TO DO: Look for the line that has "DR WL/cell -> 29.41 µm (was 19.55 µm)" in the material below; please repeat it and every line after it, exactly, up to and including the line that has "The flow did", and nothing else.

----- PROVIDED DATA -----

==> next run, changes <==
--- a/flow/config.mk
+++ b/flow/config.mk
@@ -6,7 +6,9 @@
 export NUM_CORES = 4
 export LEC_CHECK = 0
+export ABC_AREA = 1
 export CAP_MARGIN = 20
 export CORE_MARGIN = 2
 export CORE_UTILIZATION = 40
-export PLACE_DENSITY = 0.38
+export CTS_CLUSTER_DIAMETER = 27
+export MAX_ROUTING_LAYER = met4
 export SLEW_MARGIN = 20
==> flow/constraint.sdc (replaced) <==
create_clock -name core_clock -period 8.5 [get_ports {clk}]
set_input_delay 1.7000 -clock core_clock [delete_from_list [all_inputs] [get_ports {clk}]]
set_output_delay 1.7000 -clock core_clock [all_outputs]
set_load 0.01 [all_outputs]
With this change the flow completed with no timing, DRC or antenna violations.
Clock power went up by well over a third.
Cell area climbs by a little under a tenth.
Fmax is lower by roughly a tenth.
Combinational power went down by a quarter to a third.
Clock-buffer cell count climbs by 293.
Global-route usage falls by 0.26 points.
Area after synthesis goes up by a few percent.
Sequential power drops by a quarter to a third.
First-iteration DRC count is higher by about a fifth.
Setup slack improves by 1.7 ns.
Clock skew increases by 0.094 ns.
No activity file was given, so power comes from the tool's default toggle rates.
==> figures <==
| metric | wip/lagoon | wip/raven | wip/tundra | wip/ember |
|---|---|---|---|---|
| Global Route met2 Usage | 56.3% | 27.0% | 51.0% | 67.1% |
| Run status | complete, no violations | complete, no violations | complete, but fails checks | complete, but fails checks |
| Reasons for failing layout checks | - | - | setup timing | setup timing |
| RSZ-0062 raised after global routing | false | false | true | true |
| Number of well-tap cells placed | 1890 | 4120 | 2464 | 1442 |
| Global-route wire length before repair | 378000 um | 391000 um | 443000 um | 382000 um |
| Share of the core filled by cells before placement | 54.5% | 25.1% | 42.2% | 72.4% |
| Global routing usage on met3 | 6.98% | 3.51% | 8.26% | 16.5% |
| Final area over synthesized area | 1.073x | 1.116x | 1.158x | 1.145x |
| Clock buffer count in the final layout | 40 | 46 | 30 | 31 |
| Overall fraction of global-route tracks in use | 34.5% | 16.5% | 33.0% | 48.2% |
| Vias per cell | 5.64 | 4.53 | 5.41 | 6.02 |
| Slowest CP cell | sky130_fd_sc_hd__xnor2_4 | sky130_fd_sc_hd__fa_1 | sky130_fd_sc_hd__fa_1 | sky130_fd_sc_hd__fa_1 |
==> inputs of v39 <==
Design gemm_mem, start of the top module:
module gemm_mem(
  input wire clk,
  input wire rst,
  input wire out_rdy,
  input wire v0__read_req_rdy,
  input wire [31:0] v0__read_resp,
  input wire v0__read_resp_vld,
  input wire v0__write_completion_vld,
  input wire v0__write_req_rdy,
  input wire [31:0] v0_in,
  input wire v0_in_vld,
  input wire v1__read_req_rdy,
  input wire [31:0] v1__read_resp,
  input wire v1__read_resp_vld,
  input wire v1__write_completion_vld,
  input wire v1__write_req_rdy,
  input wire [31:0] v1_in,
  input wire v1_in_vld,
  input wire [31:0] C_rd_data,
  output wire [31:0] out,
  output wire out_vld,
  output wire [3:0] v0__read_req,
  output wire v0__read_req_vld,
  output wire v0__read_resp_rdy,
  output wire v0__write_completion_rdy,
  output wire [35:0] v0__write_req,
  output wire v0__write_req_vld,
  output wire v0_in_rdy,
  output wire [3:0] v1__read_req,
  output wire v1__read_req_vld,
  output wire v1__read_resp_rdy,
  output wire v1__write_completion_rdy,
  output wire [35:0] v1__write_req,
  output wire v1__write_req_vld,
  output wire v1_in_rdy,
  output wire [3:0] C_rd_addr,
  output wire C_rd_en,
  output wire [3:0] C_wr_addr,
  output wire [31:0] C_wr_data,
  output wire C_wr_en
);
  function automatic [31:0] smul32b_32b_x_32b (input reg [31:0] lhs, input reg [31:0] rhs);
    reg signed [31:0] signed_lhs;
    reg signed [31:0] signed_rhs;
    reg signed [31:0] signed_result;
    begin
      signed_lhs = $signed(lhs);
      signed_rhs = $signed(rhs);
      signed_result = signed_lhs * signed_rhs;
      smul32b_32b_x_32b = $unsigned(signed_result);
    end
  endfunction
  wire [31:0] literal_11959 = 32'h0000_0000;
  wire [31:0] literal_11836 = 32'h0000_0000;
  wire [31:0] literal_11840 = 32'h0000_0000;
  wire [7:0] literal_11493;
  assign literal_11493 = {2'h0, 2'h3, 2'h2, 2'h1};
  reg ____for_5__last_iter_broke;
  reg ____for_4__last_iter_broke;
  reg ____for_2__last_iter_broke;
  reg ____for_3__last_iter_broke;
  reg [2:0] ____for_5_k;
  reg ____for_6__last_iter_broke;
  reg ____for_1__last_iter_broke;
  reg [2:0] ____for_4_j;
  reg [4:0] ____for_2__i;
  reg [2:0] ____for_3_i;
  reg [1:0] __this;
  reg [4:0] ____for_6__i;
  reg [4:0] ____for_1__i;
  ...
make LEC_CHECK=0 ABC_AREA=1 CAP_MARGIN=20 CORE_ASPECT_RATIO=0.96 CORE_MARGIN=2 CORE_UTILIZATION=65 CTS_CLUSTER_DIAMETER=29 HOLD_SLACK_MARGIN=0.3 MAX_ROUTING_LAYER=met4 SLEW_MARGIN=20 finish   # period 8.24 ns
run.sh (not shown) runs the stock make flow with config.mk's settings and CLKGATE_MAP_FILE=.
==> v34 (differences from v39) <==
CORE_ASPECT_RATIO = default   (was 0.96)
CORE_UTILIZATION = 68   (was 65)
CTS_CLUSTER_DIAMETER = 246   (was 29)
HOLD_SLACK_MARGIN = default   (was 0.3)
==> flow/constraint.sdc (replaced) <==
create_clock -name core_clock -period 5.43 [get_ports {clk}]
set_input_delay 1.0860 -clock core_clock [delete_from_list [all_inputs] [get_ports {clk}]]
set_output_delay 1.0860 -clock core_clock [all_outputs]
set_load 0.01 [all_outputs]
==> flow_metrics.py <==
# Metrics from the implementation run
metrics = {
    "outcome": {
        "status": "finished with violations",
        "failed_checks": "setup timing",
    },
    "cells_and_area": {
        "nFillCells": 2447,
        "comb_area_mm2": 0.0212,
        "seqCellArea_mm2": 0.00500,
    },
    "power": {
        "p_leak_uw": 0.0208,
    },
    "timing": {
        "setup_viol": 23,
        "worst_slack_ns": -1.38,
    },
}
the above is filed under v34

-----
----- PROVIDED DATA -----

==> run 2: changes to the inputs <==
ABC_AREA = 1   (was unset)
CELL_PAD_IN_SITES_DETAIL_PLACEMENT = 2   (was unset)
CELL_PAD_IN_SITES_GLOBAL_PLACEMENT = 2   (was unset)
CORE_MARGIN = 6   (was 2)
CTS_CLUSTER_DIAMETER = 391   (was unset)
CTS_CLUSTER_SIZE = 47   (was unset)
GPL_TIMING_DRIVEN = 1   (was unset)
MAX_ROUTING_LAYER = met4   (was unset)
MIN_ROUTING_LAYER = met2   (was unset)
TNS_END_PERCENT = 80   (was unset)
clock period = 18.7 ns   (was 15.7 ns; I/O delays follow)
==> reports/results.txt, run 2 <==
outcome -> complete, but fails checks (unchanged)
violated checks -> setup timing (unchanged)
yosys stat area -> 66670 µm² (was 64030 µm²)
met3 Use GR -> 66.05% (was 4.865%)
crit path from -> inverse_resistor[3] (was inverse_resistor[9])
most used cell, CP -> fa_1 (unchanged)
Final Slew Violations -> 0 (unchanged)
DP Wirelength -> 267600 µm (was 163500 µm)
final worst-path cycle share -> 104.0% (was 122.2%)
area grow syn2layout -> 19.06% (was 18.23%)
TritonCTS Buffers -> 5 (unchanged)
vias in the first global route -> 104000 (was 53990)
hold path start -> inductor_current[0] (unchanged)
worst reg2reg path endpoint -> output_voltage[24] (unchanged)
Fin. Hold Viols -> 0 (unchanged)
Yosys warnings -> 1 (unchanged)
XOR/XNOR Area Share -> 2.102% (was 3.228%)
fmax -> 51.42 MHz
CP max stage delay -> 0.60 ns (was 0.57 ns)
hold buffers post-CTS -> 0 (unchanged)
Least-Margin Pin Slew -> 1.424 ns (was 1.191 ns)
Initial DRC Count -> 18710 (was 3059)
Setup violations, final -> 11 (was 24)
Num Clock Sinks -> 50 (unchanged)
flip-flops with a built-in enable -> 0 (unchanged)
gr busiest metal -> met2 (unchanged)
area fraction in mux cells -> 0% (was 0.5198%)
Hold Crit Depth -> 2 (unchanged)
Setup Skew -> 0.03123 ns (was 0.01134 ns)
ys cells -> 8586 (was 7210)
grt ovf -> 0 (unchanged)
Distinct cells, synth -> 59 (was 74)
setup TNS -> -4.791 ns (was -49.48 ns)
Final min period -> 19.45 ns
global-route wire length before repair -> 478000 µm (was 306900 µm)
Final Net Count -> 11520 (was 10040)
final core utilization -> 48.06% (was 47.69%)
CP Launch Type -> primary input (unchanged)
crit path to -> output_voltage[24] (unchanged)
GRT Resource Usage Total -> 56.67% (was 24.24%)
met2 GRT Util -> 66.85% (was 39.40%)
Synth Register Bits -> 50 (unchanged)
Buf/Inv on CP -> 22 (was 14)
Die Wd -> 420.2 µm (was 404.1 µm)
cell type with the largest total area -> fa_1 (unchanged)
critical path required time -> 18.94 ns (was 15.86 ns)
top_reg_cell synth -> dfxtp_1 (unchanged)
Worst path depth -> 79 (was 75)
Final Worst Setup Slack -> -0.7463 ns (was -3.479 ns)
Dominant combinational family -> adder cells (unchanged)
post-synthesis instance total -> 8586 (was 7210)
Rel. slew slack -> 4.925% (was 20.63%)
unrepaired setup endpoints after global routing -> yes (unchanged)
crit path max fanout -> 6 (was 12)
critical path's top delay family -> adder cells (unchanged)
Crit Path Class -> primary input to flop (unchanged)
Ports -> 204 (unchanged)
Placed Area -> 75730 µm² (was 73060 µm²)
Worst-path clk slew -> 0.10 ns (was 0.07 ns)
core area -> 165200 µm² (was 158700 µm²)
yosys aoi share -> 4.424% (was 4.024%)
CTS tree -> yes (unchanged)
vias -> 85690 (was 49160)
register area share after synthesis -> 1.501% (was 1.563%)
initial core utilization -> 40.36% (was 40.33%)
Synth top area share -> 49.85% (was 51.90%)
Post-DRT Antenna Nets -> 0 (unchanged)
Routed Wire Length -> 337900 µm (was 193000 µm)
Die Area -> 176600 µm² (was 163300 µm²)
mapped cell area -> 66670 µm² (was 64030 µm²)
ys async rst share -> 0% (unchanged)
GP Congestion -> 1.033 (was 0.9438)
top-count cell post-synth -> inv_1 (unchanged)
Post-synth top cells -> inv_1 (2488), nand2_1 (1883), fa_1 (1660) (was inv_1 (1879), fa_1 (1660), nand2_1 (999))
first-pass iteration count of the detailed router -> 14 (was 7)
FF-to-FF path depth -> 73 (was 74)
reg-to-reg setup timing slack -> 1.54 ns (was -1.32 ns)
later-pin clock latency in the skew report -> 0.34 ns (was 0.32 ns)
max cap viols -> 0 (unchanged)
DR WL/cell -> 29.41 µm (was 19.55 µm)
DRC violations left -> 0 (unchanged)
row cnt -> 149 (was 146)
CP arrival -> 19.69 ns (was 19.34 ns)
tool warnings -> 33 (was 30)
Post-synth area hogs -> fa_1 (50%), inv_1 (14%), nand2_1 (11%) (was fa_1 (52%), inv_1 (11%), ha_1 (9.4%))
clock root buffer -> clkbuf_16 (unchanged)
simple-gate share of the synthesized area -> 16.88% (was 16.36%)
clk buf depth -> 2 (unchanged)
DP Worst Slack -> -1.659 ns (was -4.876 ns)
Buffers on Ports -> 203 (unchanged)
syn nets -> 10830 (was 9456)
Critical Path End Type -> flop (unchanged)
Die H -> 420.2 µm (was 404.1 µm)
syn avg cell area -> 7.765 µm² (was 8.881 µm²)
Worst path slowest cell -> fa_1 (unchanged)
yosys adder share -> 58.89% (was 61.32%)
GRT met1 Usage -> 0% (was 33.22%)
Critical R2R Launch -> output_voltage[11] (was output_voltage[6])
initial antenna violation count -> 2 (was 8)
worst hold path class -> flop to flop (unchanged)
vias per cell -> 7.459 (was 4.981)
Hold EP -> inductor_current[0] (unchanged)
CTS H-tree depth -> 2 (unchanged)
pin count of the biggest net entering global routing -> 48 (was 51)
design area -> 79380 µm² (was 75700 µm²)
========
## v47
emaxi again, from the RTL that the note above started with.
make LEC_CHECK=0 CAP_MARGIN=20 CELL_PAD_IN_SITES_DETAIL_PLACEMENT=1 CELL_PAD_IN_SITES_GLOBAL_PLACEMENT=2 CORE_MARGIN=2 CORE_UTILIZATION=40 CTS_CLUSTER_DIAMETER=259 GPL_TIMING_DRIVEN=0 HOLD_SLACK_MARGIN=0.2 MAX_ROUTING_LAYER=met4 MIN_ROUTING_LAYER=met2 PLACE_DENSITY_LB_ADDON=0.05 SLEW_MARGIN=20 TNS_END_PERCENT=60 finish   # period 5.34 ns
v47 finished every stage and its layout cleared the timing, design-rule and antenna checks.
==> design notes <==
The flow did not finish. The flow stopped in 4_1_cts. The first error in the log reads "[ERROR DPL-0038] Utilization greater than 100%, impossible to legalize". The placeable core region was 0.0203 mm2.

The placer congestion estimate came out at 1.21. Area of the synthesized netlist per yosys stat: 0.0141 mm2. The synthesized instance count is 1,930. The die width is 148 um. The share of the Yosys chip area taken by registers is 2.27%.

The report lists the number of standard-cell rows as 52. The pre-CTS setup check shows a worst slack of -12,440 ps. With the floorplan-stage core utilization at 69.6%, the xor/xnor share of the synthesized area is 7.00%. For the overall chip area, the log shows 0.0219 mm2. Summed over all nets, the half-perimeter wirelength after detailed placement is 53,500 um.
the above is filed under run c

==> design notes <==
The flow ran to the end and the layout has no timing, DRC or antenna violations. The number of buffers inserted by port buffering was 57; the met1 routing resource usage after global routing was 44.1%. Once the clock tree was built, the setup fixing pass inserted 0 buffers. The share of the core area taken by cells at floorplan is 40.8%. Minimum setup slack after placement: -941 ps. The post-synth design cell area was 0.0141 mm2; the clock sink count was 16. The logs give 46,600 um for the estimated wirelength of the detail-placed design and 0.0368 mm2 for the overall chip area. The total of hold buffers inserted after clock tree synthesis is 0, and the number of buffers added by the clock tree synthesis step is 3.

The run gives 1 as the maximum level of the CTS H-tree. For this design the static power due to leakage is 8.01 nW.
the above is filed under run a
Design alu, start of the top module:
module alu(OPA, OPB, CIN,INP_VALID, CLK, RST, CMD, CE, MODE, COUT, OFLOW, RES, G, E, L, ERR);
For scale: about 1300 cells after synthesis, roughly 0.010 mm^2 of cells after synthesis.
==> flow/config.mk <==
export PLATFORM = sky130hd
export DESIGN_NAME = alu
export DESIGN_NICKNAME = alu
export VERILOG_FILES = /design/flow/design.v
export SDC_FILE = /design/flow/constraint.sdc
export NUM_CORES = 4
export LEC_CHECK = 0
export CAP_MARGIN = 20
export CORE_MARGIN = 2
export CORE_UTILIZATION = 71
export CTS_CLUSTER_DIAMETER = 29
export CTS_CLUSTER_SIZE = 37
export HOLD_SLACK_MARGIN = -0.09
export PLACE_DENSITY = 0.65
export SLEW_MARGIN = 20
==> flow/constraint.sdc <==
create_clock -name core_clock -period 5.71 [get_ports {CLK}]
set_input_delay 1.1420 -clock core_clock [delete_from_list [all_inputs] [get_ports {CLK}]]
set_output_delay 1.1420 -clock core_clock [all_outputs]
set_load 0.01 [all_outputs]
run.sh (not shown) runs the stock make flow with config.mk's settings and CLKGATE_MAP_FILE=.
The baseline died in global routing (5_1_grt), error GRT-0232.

-----

ANSWER FOR THIS EXERCISE:
DR WL/cell -> 29.41 µm (was 19.55 µm)
DRC violations left -> 0 (unchanged)
row cnt -> 149 (was 146)
CP arrival -> 19.69 ns (was 19.34 ns)
tool warnings -> 33 (was 30)
Post-synth area hogs -> fa_1 (50%), inv_1 (14%), nand2_1 (11%) (was fa_1 (52%), inv_1 (11%), ha_1 (9.4%))
clock root buffer -> clkbuf_16 (unchanged)
simple-gate share of the synthesized area -> 16.88% (was 16.36%)
clk buf depth -> 2 (unchanged)
DP Worst Slack -> -1.659 ns (was -4.876 ns)
Buffers on Ports -> 203 (unchanged)
syn nets -> 10830 (was 9456)
Critical Path End Type -> flop (unchanged)
Die H -> 420.2 µm (was 404.1 µm)
syn avg cell area -> 7.765 µm² (was 8.881 µm²)
Worst path slowest cell -> fa_1 (unchanged)
yosys adder share -> 58.89% (was 61.32%)
GRT met1 Usage -> 0% (was 33.22%)
Critical R2R Launch -> output_voltage[11] (was output_voltage[6])
initial antenna violation count -> 2 (was 8)
worst hold path class -> flop to flop (unchanged)
vias per cell -> 7.459 (was 4.981)
Hold EP -> inductor_current[0] (unchanged)
CTS H-tree depth -> 2 (unchanged)
pin count of the biggest net entering global routing -> 48 (was 51)
design area -> 79380 µm² (was 75700 µm²)
========
## v47
emaxi again, from the RTL that the note above started with.
make LEC_CHECK=0 CAP_MARGIN=20 CELL_PAD_IN_SITES_DETAIL_PLACEMENT=1 CELL_PAD_IN_SITES_GLOBAL_PLACEMENT=2 CORE_MARGIN=2 CORE_UTILIZATION=40 CTS_CLUSTER_DIAMETER=259 GPL_TIMING_DRIVEN=0 HOLD_SLACK_MARGIN=0.2 MAX_ROUTING_LAYER=met4 MIN_ROUTING_LAYER=met2 PLACE_DENSITY_LB_ADDON=0.05 SLEW_MARGIN=20 TNS_END_PERCENT=60 finish   # period 5.34 ns
v47 finished every stage and its layout cleared the timing, design-rule and antenna checks.
==> design notes <==
The flow did not finish. The flow stopped in 4_1_cts. The first error in the log reads "[ERROR DPL-0038] Utilization greater than 100%, impossible to legalize". The placeable core region was 0.0203 mm2.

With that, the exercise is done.